# Unlisted code 29999



## ortho1991 (Apr 17, 2012)

Hi All,

Can you bill out the unlisted code more than once during the same opertive session same phy.?

Thank you for any information.

Cathy L.


----------



## orthobiller2000 (Apr 27, 2012)

I have a surgeon who performs hips scopes and I do bill  more than one 29999 and do get paid for two sometimes three unlisted,  I just attach an outlined operative report in detail.


----------



## nyyankees (Apr 27, 2012)

cathy56 said:


> Hi All,
> 
> Can you bill out the unlisted code more than once during the same opertive session same phy.?
> 
> ...



Yes...but it aint easy getting paid!!


----------



## Jamie Dezenzo (Apr 27, 2012)

*Per ama*

CPT ASST 04/12/2010 

Surgery 

Respiratory System 

Question 

How would the following three procedures be reported when performed at the same session on an adult: -coblation of tonsils bilaterally, insertion of palatal implants, and submucosal uvular coagulation using ra-diofrequency? 

Answer 

The tonsillectomy should be reported with code 42826, Tonsillectomy, primary or secondary; age 12 or over; the palatal implants and radiofrequency uvular coagulation would not be reported using any specific CPT code, but code 42299, Unlisted procedure, palate, uvula, should be reported to describe both of these proce-dures. It is not appropriate to report CPT code 42160, Destruction of lesion, palate or uvula (thermal, cryo or chemical). _*Because the unlisted code does not identify a specific unit value or service, it is usually reported only once to identify the services provided when performing two or more procedures, which require the use of the same unlisted code.

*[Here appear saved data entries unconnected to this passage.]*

[src/hdl/plrp_pkg.sv]
// Types, constants and register indexes shared by the frequency-table row parser.
package plrp_pkg;

   localparam int ROW_WORD_W   = 32;
   localparam int XO_RATE_W    = 27;
   localparam int CORES_W      = 3;
   localparam int DOMAIN_W     = 2;
   localparam int ROW_INDEX_W  = 5;
   localparam int FREQ_W       = 25;
   localparam int MULT_W       = 8;
   localparam int ROW_COUNT_W  = 6;
   localparam int TALLY_W      = 6;
   localparam int PROD_W       = XO_RATE_W + MULT_W;
   localparam int DIV_IN_W     = PROD_W - 3;
   localparam int QUOT_W       = 26;
   localparam int RECIP_W      = 26;

   localparam int MAX_ENTRIES  = 32;

   localparam int CSR_INDEX_W  = 2;
   localparam int CSR_DATA_W   = XO_RATE_W;

   localparam logic [CSR_INDEX_W-1:0] CSR_REF_RATE   = 2'd0;
   localparam logic [CSR_INDEX_W-1:0] CSR_TURBO_CODE = 2'd1;
   localparam logic [CSR_INDEX_W-1:0] CSR_DOMAIN_ID  = 2'd2;

   localparam logic [XO_RATE_W-1:0] XO_RATE_RESET    = 27'd19200000;
   localparam logic [CORES_W-1:0]   TURBO_CODE_RESET = 3'd1;
   localparam logic [DOMAIN_W-1:0]  DOMAIN_ID_RESET  = 2'd0;

   localparam logic [FREQ_W-1:0]   FREQ_MAX    = '1;
   localparam logic [RECIP_W-1:0]  KHZ_RECIP   = 26'd34359738;
   localparam logic [DIV_IN_W-1:0] KHZ_DIV_ODD = 32'd125;

   typedef struct packed {
      logic [ROW_WORD_W-1:0] row_word;
      logic                  start_of_table;
   } req_payload_type;

   typedef struct packed {
      logic [DOMAIN_W-1:0]    domain_echo;
      logic [ROW_INDEX_W-1:0] row_index;
      logic [FREQ_W-1:0]      freq_khz;
      logic [CORES_W-1:0]     core_cnt;
      logic                   entry_valid;
      logic                   boost_promoted;
      logic                   end_of_table;
      logic                   row_ignored;
      logic [TALLY_W-1:0]     valid_total;
      logic                   table_usable;
   } rsp_payload_type;

endpackage
## config.mk

```make
export PLATFORM = sky130hd
export DESIGN_NAME = keypad_pin_lock_top
export DESIGN_NICKNAME = d
export VERILOG_FILES = /design/src/rtl/core/kpl_pkg.sv /design/src/rtl/core/kpl_in_reg.sv /design/src/rtl/core/kpl_fsm.sv /design/src/rtl/core/kpl_out_reg.sv /design/src/rtl/core/keypad_pin_lock_top.sv
export SDC_FILE = /design/constraint.sdc
export NUM_CORES = 1
export LEC_CHECK = 0
export BUFFER_PORTS_ARGS = -buffer_cell sky130_fd_sc_hd__buf_2
export CELL_PAD_IN_SITES_DETAIL_PLACEMENT = 0
export CELL_PAD_IN_SITES_GLOBAL_PLACEMENT = 2
export CORE_ASPECT_RATIO = 0.8
export CORE_MARGIN = 2
export CORE_UTILIZATION = 38
export CTS_BUF_LIST = sky130_fd_sc_hd__clkbuf_8
export DETAILED_ROUTE_END_ITERATION = 12
export PLACE_DENSITY = 0.86
export SLEW_MARGIN = 20
export SYNTH_ARGS = -nofsm -noshare
export SYNTH_HDL_FRONTEND = slang
export SYNTH_SLANG_ARGS = --single-unit
```

## constraint.sdc

```tcl
create_clock -name clk -period 4 [get_ports clk]
set_input_delay 0 -clock clk [delete_from_list [all_inputs] [get_ports clk]]
set_output_delay 0 -clock clk [all_outputs]
set_load 0.02 [all_outputs]
```

## src/rtl/core/kpl_pkg.sv

```systemverilog
// Shared types, codes and constants of the keypad code lock.
`default_nettype none

package kpl_pkg;

  // Default number of characters in one code.
  localparam int CODE_LENGTH_DEF = 4;

  // Configuration register indexes and port widths.
  localparam int CFG_INDEX_W = 1;
  localparam int CFG_DATA_W  = 32;
  localparam logic [CFG_INDEX_W-1:0] REG_ADMIN_CODE = 1'd0;
  localparam logic [CFG_INDEX_W-1:0] REG_MAX_TRIES  = 1'd1;

  // Register reset values: code "1239", three tries.
  localparam logic [31:0] ADMIN_CODE_RST = 32'h3132_3339;
  localparam logic [2:0]  MAX_TRIES_RST  = 3'd3;

  // Highest failure count the counter holds.
  localparam logic [2:0] FAIL_MAX = 3'd7;

  // Result status codes.
  localparam logic [3:0] ST_IGNORED  = 4'd0;
  localparam logic [3:0] ST_STARTED  = 4'd1;
  localparam logic [3:0] ST_STORED   = 4'd2;
  localparam logic [3:0] ST_ERASED   = 4'd3;
  localparam logic [3:0] ST_NOCHANGE = 4'd4;
  localparam logic [3:0] ST_REJECTED = 4'd5;
  localparam logic [3:0] ST_GRANTED  = 4'd6;
  localparam logic [3:0] ST_DENIED   = 4'd7;
  localparam logic [3:0] ST_LOCKED   = 4'd8;

  // Event kinds.
  localparam logic KIND_KEY   = 1'b0;
  localparam logic KIND_START = 1'b1;

  // Special characters.
  localparam logic [7:0] CHAR_ERASE   = 8'h2A; // '*'
  localparam logic [7:0] CHAR_CONFIRM = 8'h23; // '#'

  // Key matrix, indexed by {row, col}.
  localparam logic [7:0] KEY_MAP [16] = '{
    8'h31, 8'h32, 8'h33, 8'h41,
    8'h34, 8'h35, 8'h36, 8'h42,
    8'h37, 8'h38, 8'h39, 8'h43,
    8'h2A, 8'h30, 8'h23, 8'h44
  };

  typedef struct packed {
    logic       kind;
    logic [1:0] key_row;
    logic [1:0] key_col;
  } item_t;

  typedef struct packed {
    logic [3:0] status;
    logic [7:0] key_char;
    logic [2:0] entered_count;
    logic [2:0] tries_left;
  } result_t;

endpackage

`default_nettype wire

```

## src/rtl/core/kpl_in_reg.sv

```systemverilog
// Input register of the keypad code lock: holds one key event until the lock takes it.
`default_nettype none

module kpl_in_reg (
  input  wire logic           clk,
  input  wire logic           rst,
  input  wire logic           item_valid,
  output logic                item_stall,
  input  wire kpl_pkg::item_t item,
  input  wire logic           advance,
  output logic                held_valid,
  output kpl_pkg::item_t      held
);

  // Hold the event while it cannot move on.
  assign item_stall = held_valid & ~advance;

  always_ff @(posedge clk) begin
    if (rst) begin
      held_valid <= 1'b0;
    end else if (!item_stall) begin
      held_valid <= item_valid;
    end
  end

  always_ff @(posedge clk) begin
    if (!item_stall && item_valid) begin
      held <= item;
    end
  end

endmodule

`default_nettype wire

```

## src/rtl/core/kpl_fsm.sv

```systemverilog
// Lock state machine: session phase, entry buffer, failure count and result decode.
`default_nettype none

module kpl_fsm #(
  parameter int CODE_LENGTH = kpl_pkg::CODE_LENGTH_DEF
) (
  input  wire logic           clk,
  input  wire logic           rst,
  input  wire logic           advance,
  input  wire kpl_pkg::item_t item,
  input  wire logic [31:0]    admin_code,
  input  wire logic [2:0]     max_tries,
  output kpl_pkg::result_t    result
);

  localparam int IDX_W = $clog2(CODE_LENGTH + 1);
  localparam logic [IDX_W-1:0] FULL = IDX_W'(CODE_LENGTH);

  typedef enum logic [1:0] {
    PH_IDLE    = 2'd0,
    PH_ENTRY   = 2'd1,
    PH_CONFIRM = 2'd2
  } phase_t;

  phase_t           phase, phase_next;
  logic [IDX_W-1:0] entry_index, entry_index_next;
  logic [2:0]       fail_count, fail_count_next;
  logic [7:0]       code_buf [CODE_LENGTH];

  logic [7:0]             ch;
  logic                   store;
  logic [3:0]             status;
  logic [2:0]             tries;
  logic [2:0]             fail_bumped;
  logic [CODE_LENGTH-1:0] pos_ok;
  logic                   match;

  // Compare each stored character with its byte of the code; positions
  // before the last four expect a zero byte.
  for (genvar g = 0; g < CODE_LENGTH; g++) begin : g_cmp
    localparam int POS = CODE_LENGTH - 1 - g;
    if (POS < 4) begin : g_byte
      assign pos_ok[g] = (code_buf[g] == admin_code[8*POS +: 8]);
    end else begin : g_zero
      assign pos_ok[g] = (code_buf[g] == 8'd0);
    end
  end
  assign match = &pos_ok;

  assign fail_bumped = (fail_count < kpl_pkg::FAIL_MAX) ? fail_count + 3'd1 : fail_count;

  always_comb begin
    phase_next       = phase;
    entry_index_next = entry_index;
    fail_count_next  = fail_count;
    status           = kpl_pkg::ST_IGNORED;
    ch               = 8'd0;
    store            = 1'b0;
    if (item.kind == kpl_pkg::KIND_START) begin
      phase_next       = PH_ENTRY;
      entry_index_next = '0;
      fail_count_next  = 3'd0;
      status           = kpl_pkg::ST_STARTED;
    end else begin
      ch = kpl_pkg::KEY_MAP[{item.key_row, item.key_col}];
      if (phase != PH_IDLE) begin
        if (ch == kpl_pkg::CHAR_ERASE) begin
          if (entry_index != '0) begin
            entry_index_next = entry_index - IDX_W'(1);
            status           = kpl_pkg::ST_ERASED;
          end else begin
            status = kpl_pkg::ST_NOCHANGE;
          end
        end else if (phase == PH_ENTRY && ch == kpl_pkg::CHAR_CONFIRM) begin
          entry_index_next = '0;
          status           = kpl_pkg::ST_REJECTED;
        end else if (entry_index < FULL) begin
          store            = 1'b1;
          entry_index_next = entry_index + IDX_W'(1);
          status           = kpl_pkg::ST_STORED;
          if (phase == PH_ENTRY && entry_index_next == FULL) begin
            phase_next = PH_CONFIRM;
          end
        end else if (ch == kpl_pkg::CHAR_CONFIRM) begin
          entry_index_next = '0;
          if (match) begin
            phase_next = PH_IDLE;
            status     = kpl_pkg::ST_GRANTED;
          end else begin
            fail_count_next = fail_bumped;
            if (fail_bumped >= max_tries) begin
              phase_next = PH_IDLE;
              status     = kpl_pkg::ST_LOCKED;
            end else begin
              phase_next = PH_ENTRY;
              status     = kpl_pkg::ST_DENIED;
            end
          end
        end else begin
          status = kpl_pkg::ST_NOCHANGE;
        end
      end
    end
    tries = (max_tries > fail_count_next) ? max_tries - fail_count_next : 3'd0;
  end

  assign result.status        = status;
  assign result.key_char      = ch;
  assign result.entered_count = 3'(entry_index_next);
  assign result.tries_left    = tries;

  always_ff @(posedge clk) begin
    if (rst) begin
      phase       <= PH_IDLE;
      entry_index <= '0;
      fail_count  <= 3'd0;
    end else if (advance) begin
      phase       <= phase_next;
      entry_index <= entry_index_next;
      fail_count  <= fail_count_next;
    end
  end

  // Entry buffer: write decode on the current index.
  always_ff @(posedge clk) begin
    for (int i = 0; i < CODE_LENGTH; i++) begin
      if (advance && store && entry_index == IDX_W'(i)) begin
        code_buf[i] <= ch;
      end
    end
  end

endmodule

`default_nettype wire

```

## src/rtl/core/kpl_out_reg.sv

```systemverilog
// Result register of the keypad code lock: holds one result until the receiver takes it.
`default_nettype none

module kpl_out_reg (
  input  wire logic             clk,
  input  wire logic             rst,
  input  wire logic             held_valid,
  input  wire kpl_pkg::result_t next_result,
  output logic                  advance,
  output logic                  result_valid,
  input  wire logic             result_stall,
  output kpl_pkg::result_t      result
);

  logic open;

  // The register takes a new result when empty or when its result transfers.
  assign open    = ~result_valid | ~result_stall;
  assign advance = held_valid & open;

  always_ff @(posedge clk) begin
    if (rst) begin
      result_valid <= 1'b0;
    end else if (open) begin
      result_valid <= held_valid;
    end
  end

  always_ff @(posedge clk) begin
    if (advance) begin
      result <= next_result;
    end
  end

endmodule

`default_nettype wire

```

## src/rtl/core/keypad_pin_lock_top.sv

```systemverilog
// Top level of the keypad code lock: configuration registers and the two-register pipeline.
//
// Usage:
//   Input channel (item_valid / item_stall / item): one decoded key event per
//   transfer, either a key press given by matrix row and column, or a start
//   event that opens a new session and clears the entry and failure counts.
//   Output channel (result_valid / result_stall / result): exactly one result
//   per event, in order: status, mapped character, characters held and tries
//   left.
//   Configuration (cfg_we / cfg_index / cfg_data): index 0 writes the four-
//   character code (first character in the top byte), index 1 writes the
//   failure limit from cfg_data[2:0]. Write only while no event is in flight.
// Timing:
//   An event waits in the input register, where the lock logic decodes it
//   and updates its state, and then lands in the result register.
//   Throughput is one event per cycle while the result is not stalled.
// Reset (rst, synchronous): both registers empty, no session open, code and
//   limit back to "1239" and 3.
// Stall: a stalled result holds; the input register keeps taking one more
//   event, then item_stall rises until the result transfers.
`default_nettype none

module keypad_pin_lock_top #(
  parameter int CODE_LENGTH = kpl_pkg::CODE_LENGTH_DEF
) (
  input  wire logic                           clk,
  input  wire logic                           rst,
  input  wire logic                           item_valid,
  output logic                                item_stall,
  input  wire kpl_pkg::item_t                 item,
  output logic                                result_valid,
  input  wire logic                           result_stall,
  output kpl_pkg::result_t                    result,
  input  wire logic                           cfg_we,
  input  wire logic [kpl_pkg::CFG_INDEX_W-1:0] cfg_index,
  input  wire logic [kpl_pkg::CFG_DATA_W-1:0]  cfg_data
);

  logic             advance;
  logic             held_valid;
  kpl_pkg::item_t   held;
  kpl_pkg::result_t next_result;
  logic [31:0]      admin_code;
  logic [2:0]       max_tries;

  // Configuration registers: decode the index, take the low bits of the data.
  always_ff @(posedge clk) begin
    if (rst) begin
      admin_code <= kpl_pkg::ADMIN_CODE_RST;
      max_tries  <= kpl_pkg::MAX_TRIES_RST;
    end else if (cfg_we) begin
      case (cfg_index)
        kpl_pkg::REG_ADMIN_CODE: admin_code <= cfg_data[31:0];
        kpl_pkg::REG_MAX_TRIES:  max_tries  <= cfg_data[2:0];
        default: ;
      endcase
    end
  end

  // Hold the incoming event until the lock takes it.
  kpl_in_reg u_in_reg (
    .clk        (clk),
    .rst        (rst),
    .item_valid (item_valid),
    .item_stall (item_stall),
    .item       (item),
    .advance    (advance),
    .held_valid (held_valid),
    .held       (held)
  );

  // Decode the held event and advance the lock state when it moves on.
  kpl_fsm #(
    .CODE_LENGTH (CODE_LENGTH)
  ) u_fsm (
    .clk        (clk),
    .rst        (rst),
    .advance    (advance),
    .item       (held),
    .admin_code (admin_code),
    .max_tries  (max_tries),
    .result     (next_result)
  );

  // Register the result toward the receiver.
  kpl_out_reg u_out_reg (
    .clk          (clk),
    .rst          (rst),
    .held_valid   (held_valid),
    .next_result  (next_result),
    .advance      (advance),
    .result_valid (result_valid),
    .result_stall (result_stall),
    .result       (result)
  );

endmodule

`default_nettype wire

```

==> metrics.md, run 1 <==
| Metric | Value |
|---|---|
| CTS Root Cell | `clkbuf_8` |
| Filler cells | `1094` |
| Worst path max stage delay | `0.54 ns` |
| CP bufs+invs | `1` |
| Synth area leaders | `edfxtp_1 33%, dfxtp_1 20%, nand2_1 6.7%, ha_1 5.6%, xnor2_1 5.5%` |
| Period minus WS final | `3.70 ns` |
| Slew Viols, Final | `0` |
| Fraction of layout cells with a size suffix above 1 | `17.0%` |
| H-tree depth | `3` |
| Via density | `4.96` |
| Ys Warns | `0` |
| Final hold vios | `0` |
| Max VDD drop | `202 µV` |
| Io pins | `63` |
| LEAKAGE | `2.16 nW` |
| Most common library cells after synthesis | `80 x nand2_1, 50 x edfxtp_1, 45 x dfxtp_1` |
| Routability cong. | `0.812` |
| Status | `completed` |
| Top-area cell type share of the netlist area | `33.5%` |
| First-pass GRT wire length | `17600 µm` |
| Port bufs | `61` |
| Yosys cell types | `53` |
| Mapped Cells | `443` |
| PwrDens | `347 nW/µm²` |
| Max FO, Critical Path | `8` |
| RSZ-0062 raised after global routing | `false` |
| TNS Setup | `0 ns` |
| GR Util All Layers | `17.8%` |
| Final period util | `92.6%` |
| Synthesized area per cell | `10.1 µm²` |
| Min-Delay Endpoint | `u_out_reg.result_valid` |
| Crit path max-delay family | `simple AND/OR/NAND/NOR gates` |
| P&R area growth vs syn | `23.8%` |
| Reg-to-Reg Start | `u_in_reg.held[0]` |
| #FFs+latches synth | `95` |
| Worst path cell trace | `inv_1, ha_1, or4bb_1, o22a_1, or3_4, a21oi_4, mux2i_1, or2_1, ha_1, a21o_1, a21oi_1, a31o_2, nor2_1` |
| ANT cells | `0` |
| Die area | `12700 µm²` |
| Final WL | `10800 µm` |
| DIE WIDTH | `125 µm` |
| Final setup viols | `0` |
| Worst Skew | `0.0115 ns` |
| Routed WL per cell | `15.6 µm` |
| Initial Util | `38.9%` |
| Die span in y | `101 µm` |
| Largest net degree at the start of global routing | `33` |
| Worst hold path type | `primary input to flip-flop` |
| Most used cell, CP | `ha_1` |
| Count leader, synth | `nand2_1` |
| TritonRoute pass-1 iters | `4` |
| Crit Path Class | `flip-flop to flip-flop` |
| Worst Max-Slew Pin Slew | `1.07 ns` |
| Clock transition at the registers of the reported paths | `0.09 ns` |
| DP HPWL | `7460 µm` |
| CP Capture Type | `flip-flop` |
| Number of synthesized flops with an enable pin | `50` |
| Max Fclk | `0.270 GHz` |
| Drt drc | `0` |
| Post-layout nets | `605` |
| R2r setup slk | `0.30 ns` |
| Clock tree buffer depth | `2` |
| CTS Buf Count | `9` |
| Number of routed nets with antenna violations | `0` |
| Starting DRT DRC Count | `191` |
| Synth Cell Area | `4490 µm²` |
| Levels on crit path | `13` |
| Slew margin rel. | `26.7%` |
| Net Count, Synth | `507` |
| Area leader, netlist | `edfxtp_1` |
| Skew-Pair Late Insertion Delay | `0.37 ns` |
| Post-synthesis sequential area ratio | `53.6%` |
| Util after Layout | `48.2%` |
| Max-cap viol count | `0` |
| Top_reg_cell synth | `edfxtp_1` |
| Row Count | `35` |
| Reg-to-reg endpoint | `u_out_reg.result[2]` |
| Crit start category | `flip-flop` |
| WP data arrival | `3.83 ns` |
| Clock sink count | `95` |
| Core Area | `11500 µm²` |
| Worst path slowest cell | `or4bb_1` |
| Total gr overflow | `0` |
| Initial antenna violation count | `0` |
| Min-delay src | `rst` |
| Synth async-reset ratio | `0%` |
| R2R depth | `13` |
| Number of global-route vias before repair | `3448` |
| CP Data Required Time | `4.12 ns` |
| Vias | `3444` |
| CTS tree | `built` |
| Hold path depth | `2` |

Unit values are not assigned to unlisted codes because the codes do not identify the usual procedural components or the effort/skill required for the service. However, if a payer designates that each unlisted service (the palatal implants and the uvular coagulation) should be separately reported, that may be ac-ceptable.*_

Also no modifiers are appended to unlisted codes

Hope this helps!


----------